▶ [Records for this task]:
────────────────────

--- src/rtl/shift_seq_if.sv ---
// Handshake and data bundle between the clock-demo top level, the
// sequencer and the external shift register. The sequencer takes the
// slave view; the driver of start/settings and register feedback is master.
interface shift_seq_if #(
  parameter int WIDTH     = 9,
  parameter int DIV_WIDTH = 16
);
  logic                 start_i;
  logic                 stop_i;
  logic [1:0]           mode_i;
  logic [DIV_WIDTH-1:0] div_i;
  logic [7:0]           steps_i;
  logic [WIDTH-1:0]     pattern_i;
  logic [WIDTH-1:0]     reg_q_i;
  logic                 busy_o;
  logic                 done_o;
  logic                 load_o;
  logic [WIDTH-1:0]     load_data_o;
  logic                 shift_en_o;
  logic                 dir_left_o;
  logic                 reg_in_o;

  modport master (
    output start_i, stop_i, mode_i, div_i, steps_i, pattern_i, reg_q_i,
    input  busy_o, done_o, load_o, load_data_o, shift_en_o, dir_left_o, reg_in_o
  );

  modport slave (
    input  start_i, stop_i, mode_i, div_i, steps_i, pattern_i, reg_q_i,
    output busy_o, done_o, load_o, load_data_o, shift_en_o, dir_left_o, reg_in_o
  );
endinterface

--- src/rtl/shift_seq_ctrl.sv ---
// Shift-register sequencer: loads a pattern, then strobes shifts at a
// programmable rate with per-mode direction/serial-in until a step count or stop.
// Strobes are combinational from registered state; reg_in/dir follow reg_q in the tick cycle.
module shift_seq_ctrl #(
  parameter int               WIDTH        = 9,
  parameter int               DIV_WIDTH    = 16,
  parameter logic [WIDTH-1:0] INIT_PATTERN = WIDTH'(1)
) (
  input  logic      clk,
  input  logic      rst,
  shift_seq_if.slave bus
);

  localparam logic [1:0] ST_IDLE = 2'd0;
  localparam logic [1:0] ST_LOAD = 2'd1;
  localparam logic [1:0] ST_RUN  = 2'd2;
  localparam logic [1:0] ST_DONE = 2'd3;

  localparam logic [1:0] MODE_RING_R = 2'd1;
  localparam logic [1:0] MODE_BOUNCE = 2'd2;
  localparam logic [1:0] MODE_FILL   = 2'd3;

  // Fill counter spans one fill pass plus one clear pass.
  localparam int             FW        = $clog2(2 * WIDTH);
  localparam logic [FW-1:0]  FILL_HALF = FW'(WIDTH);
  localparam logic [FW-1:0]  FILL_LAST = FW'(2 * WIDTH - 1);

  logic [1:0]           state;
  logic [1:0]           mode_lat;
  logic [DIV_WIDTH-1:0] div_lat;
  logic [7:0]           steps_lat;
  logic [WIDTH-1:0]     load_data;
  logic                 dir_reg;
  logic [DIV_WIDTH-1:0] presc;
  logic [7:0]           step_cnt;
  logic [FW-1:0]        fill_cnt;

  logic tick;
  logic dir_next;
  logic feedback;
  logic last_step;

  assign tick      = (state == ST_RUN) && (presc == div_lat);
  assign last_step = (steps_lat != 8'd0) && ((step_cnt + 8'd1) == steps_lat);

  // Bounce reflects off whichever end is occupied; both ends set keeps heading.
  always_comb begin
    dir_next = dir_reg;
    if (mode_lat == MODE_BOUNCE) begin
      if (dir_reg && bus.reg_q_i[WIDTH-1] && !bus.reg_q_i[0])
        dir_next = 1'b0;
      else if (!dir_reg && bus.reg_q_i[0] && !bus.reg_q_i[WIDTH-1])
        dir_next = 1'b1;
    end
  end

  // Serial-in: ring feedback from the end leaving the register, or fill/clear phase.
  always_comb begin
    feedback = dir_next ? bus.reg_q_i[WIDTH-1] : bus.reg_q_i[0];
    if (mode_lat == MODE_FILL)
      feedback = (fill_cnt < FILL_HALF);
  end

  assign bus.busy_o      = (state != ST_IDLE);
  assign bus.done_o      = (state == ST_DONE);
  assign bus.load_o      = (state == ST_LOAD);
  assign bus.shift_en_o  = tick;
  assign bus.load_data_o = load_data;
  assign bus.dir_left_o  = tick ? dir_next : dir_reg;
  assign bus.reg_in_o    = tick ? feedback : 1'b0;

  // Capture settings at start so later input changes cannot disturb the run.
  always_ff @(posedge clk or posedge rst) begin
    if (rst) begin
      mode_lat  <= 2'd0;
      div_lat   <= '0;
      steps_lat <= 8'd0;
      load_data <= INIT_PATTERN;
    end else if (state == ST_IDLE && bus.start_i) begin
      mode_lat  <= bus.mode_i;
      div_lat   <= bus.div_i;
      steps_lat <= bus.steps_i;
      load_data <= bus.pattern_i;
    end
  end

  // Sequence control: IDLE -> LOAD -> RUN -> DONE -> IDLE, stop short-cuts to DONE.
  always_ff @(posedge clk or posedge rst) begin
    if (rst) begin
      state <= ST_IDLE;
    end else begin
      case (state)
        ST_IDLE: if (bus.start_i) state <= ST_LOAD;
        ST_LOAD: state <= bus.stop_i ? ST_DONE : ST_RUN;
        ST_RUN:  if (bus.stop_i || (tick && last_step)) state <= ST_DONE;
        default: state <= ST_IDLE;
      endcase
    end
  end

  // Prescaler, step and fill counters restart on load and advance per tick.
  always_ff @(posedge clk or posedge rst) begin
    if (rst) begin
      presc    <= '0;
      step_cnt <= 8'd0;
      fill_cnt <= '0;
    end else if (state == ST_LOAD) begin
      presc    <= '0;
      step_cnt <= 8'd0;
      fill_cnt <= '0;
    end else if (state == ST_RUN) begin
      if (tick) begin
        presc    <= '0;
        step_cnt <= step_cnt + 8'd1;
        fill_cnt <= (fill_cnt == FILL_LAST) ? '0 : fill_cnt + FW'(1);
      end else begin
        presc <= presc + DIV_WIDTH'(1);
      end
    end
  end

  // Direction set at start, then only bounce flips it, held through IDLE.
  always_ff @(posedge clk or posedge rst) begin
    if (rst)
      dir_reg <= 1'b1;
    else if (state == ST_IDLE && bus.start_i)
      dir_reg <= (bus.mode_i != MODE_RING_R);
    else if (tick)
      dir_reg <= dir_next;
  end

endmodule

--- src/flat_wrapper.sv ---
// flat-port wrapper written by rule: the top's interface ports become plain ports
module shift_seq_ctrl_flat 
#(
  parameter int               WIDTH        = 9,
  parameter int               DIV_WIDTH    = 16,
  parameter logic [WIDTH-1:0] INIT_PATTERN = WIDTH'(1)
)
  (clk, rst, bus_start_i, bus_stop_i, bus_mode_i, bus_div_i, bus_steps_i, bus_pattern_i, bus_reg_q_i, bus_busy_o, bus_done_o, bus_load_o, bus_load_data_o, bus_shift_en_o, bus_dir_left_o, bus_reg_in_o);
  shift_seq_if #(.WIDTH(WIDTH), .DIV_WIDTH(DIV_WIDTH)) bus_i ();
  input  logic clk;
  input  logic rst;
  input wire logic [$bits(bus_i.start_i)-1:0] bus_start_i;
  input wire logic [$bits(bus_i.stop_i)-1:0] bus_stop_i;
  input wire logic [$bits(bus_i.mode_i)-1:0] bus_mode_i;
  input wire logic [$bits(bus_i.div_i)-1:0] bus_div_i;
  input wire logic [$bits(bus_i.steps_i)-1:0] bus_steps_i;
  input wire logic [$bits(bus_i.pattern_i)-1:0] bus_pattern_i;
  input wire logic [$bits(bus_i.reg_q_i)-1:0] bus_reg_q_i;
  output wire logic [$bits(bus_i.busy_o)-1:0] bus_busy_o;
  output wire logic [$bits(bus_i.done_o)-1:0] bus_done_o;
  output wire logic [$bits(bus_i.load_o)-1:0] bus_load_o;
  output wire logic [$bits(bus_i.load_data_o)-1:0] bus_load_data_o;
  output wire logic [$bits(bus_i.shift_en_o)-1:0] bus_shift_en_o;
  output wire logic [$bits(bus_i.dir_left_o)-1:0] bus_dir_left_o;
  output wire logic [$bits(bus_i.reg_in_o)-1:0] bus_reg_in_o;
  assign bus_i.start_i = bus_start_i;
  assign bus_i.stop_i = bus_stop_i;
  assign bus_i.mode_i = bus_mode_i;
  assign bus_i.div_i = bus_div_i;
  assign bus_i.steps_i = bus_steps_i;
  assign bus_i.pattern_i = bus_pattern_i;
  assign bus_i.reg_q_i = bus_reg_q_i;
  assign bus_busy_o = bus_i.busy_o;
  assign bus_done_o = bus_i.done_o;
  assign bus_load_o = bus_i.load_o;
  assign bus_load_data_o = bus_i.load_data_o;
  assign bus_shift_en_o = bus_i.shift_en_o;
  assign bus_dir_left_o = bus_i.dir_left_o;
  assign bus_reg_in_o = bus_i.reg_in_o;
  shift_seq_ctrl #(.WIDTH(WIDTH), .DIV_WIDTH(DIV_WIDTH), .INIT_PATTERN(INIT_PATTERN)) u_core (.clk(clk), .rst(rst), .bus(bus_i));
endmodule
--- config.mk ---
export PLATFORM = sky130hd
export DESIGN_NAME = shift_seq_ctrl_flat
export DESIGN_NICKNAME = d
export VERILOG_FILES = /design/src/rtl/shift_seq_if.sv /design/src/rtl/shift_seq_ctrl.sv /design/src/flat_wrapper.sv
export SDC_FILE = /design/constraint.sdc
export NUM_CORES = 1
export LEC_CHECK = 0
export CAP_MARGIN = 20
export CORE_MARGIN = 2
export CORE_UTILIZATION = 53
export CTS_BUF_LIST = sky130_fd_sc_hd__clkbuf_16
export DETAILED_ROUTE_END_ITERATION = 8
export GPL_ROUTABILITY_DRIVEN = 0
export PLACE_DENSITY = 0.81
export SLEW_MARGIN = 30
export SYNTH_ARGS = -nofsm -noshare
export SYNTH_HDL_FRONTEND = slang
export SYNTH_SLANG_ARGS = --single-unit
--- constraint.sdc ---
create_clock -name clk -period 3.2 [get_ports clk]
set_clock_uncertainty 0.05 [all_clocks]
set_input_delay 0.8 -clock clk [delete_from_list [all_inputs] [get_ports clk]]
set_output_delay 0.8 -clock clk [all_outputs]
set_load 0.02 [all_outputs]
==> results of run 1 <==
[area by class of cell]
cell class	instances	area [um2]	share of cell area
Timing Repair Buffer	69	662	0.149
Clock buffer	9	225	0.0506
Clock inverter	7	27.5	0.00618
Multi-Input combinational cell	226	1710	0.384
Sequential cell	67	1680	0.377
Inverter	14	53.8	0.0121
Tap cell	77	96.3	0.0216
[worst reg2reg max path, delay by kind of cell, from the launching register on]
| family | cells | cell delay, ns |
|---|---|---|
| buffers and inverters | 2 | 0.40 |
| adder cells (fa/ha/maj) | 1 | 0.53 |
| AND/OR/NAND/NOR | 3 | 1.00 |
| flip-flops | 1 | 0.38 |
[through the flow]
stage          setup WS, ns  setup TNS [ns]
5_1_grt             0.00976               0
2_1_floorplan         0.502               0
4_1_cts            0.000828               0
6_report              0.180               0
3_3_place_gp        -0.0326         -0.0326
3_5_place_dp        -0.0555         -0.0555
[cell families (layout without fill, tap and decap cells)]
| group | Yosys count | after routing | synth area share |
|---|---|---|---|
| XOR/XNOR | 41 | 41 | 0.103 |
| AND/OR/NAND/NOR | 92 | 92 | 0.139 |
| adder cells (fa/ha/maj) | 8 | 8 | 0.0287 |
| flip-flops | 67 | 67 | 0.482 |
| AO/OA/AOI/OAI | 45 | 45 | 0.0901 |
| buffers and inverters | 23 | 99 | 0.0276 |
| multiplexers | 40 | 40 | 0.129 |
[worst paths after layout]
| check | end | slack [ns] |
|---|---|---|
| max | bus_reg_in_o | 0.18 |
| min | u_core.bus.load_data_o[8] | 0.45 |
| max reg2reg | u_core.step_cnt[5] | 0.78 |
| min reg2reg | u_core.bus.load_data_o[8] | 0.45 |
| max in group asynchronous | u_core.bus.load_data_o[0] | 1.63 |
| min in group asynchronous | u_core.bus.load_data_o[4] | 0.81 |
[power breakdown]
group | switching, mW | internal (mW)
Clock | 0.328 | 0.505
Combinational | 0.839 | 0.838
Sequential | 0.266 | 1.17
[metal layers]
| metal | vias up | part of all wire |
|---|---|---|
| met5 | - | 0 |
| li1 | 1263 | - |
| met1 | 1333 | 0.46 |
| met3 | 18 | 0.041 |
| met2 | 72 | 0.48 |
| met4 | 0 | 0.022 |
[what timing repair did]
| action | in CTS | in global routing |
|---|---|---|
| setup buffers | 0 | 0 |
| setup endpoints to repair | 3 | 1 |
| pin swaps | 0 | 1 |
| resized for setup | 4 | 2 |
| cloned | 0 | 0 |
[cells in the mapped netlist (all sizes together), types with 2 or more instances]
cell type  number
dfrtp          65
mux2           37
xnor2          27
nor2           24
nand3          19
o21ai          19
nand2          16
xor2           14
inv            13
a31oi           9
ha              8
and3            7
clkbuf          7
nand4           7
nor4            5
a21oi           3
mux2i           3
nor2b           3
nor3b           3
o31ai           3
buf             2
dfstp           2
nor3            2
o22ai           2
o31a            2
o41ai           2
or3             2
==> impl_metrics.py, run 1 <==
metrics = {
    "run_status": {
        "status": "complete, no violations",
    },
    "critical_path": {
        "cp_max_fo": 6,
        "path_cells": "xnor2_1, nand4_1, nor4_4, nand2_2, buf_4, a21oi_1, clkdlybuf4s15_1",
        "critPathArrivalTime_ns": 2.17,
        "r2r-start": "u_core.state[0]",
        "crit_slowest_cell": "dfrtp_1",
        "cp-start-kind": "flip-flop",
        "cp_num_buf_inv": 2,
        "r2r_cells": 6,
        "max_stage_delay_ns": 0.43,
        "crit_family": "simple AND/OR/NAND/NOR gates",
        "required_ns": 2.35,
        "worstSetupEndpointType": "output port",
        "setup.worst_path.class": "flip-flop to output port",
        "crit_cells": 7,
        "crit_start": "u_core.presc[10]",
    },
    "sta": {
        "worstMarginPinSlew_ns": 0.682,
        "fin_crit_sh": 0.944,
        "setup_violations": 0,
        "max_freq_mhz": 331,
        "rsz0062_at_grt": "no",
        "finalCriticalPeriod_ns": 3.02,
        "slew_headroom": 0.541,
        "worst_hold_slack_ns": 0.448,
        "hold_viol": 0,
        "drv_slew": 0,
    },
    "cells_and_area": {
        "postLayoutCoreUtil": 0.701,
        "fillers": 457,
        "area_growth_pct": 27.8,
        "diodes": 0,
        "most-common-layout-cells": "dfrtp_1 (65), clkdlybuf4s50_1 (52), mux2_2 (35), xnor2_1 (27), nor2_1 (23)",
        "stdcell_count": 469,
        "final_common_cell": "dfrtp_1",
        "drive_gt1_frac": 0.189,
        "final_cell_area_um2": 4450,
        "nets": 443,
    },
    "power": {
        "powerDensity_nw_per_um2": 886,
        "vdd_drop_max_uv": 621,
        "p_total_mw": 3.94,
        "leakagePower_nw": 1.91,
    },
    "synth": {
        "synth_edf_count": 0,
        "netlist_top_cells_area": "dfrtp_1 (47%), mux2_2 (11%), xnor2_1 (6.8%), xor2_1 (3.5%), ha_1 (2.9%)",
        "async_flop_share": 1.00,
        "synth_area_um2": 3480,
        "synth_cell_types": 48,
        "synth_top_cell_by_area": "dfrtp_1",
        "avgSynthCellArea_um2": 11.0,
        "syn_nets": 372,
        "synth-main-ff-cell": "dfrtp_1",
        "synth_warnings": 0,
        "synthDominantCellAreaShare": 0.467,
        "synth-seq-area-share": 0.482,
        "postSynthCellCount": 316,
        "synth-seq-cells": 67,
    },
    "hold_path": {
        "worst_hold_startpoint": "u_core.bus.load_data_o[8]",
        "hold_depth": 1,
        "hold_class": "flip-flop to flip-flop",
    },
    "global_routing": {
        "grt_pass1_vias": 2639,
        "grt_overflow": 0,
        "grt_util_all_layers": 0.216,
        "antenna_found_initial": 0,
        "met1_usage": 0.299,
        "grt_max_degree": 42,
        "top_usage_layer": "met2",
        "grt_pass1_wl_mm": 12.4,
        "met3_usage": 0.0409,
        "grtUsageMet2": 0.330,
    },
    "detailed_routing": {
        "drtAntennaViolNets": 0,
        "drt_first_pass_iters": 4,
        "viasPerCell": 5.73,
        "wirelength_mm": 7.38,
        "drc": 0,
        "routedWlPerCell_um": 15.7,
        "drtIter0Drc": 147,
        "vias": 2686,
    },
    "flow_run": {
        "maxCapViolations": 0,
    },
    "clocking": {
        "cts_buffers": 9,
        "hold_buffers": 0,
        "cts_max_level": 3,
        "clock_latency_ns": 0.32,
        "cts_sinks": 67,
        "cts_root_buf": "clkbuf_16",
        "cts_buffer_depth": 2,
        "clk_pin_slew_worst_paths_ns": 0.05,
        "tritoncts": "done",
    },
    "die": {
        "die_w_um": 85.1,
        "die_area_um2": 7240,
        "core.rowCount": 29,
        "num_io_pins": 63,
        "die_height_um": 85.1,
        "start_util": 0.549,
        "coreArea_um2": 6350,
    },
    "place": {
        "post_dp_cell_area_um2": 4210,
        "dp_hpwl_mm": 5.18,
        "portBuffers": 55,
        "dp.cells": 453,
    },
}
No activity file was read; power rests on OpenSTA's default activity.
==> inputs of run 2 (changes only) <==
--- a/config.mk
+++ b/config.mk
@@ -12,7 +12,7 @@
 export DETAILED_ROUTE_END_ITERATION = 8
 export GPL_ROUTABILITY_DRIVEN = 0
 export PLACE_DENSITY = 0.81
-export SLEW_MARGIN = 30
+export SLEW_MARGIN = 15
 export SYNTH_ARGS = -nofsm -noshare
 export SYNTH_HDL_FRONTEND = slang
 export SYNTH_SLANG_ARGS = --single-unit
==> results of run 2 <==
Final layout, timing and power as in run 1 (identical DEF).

────────────────────

Output should match, line for line, the stretch of the material above from the line holding "disturb the run." through the line holding "default: state <= ST_IDLE;".

  // Capture settings at start so later input changes cannot disturb the run.
  always_ff @(posedge clk or posedge rst) begin
    if (rst) begin
      mode_lat  <= 2'd0;
      div_lat   <= '0;
      steps_lat <= 8'd0;
      load_data <= INIT_PATTERN;
    end else if (state == ST_IDLE && bus.start_i) begin
      mode_lat  <= bus.mode_i;
      div_lat   <= bus.div_i;
      steps_lat <= bus.steps_i;
      load_data <= bus.pattern_i;
    end
  end

  // Sequence control: IDLE -> LOAD -> RUN -> DONE -> IDLE, stop short-cuts to DONE.
  always_ff @(posedge clk or posedge rst) begin
    if (rst) begin
      state <= ST_IDLE;
    end else begin
      case (state)
        ST_IDLE: if (bus.start_i) state <= ST_LOAD;
        ST_LOAD: state <= bus.stop_i ? ST_DONE : ST_RUN;
        ST_RUN:  if (bus.stop_i || (tick && last_step)) state <= ST_DONE;
        default: state <= ST_IDLE;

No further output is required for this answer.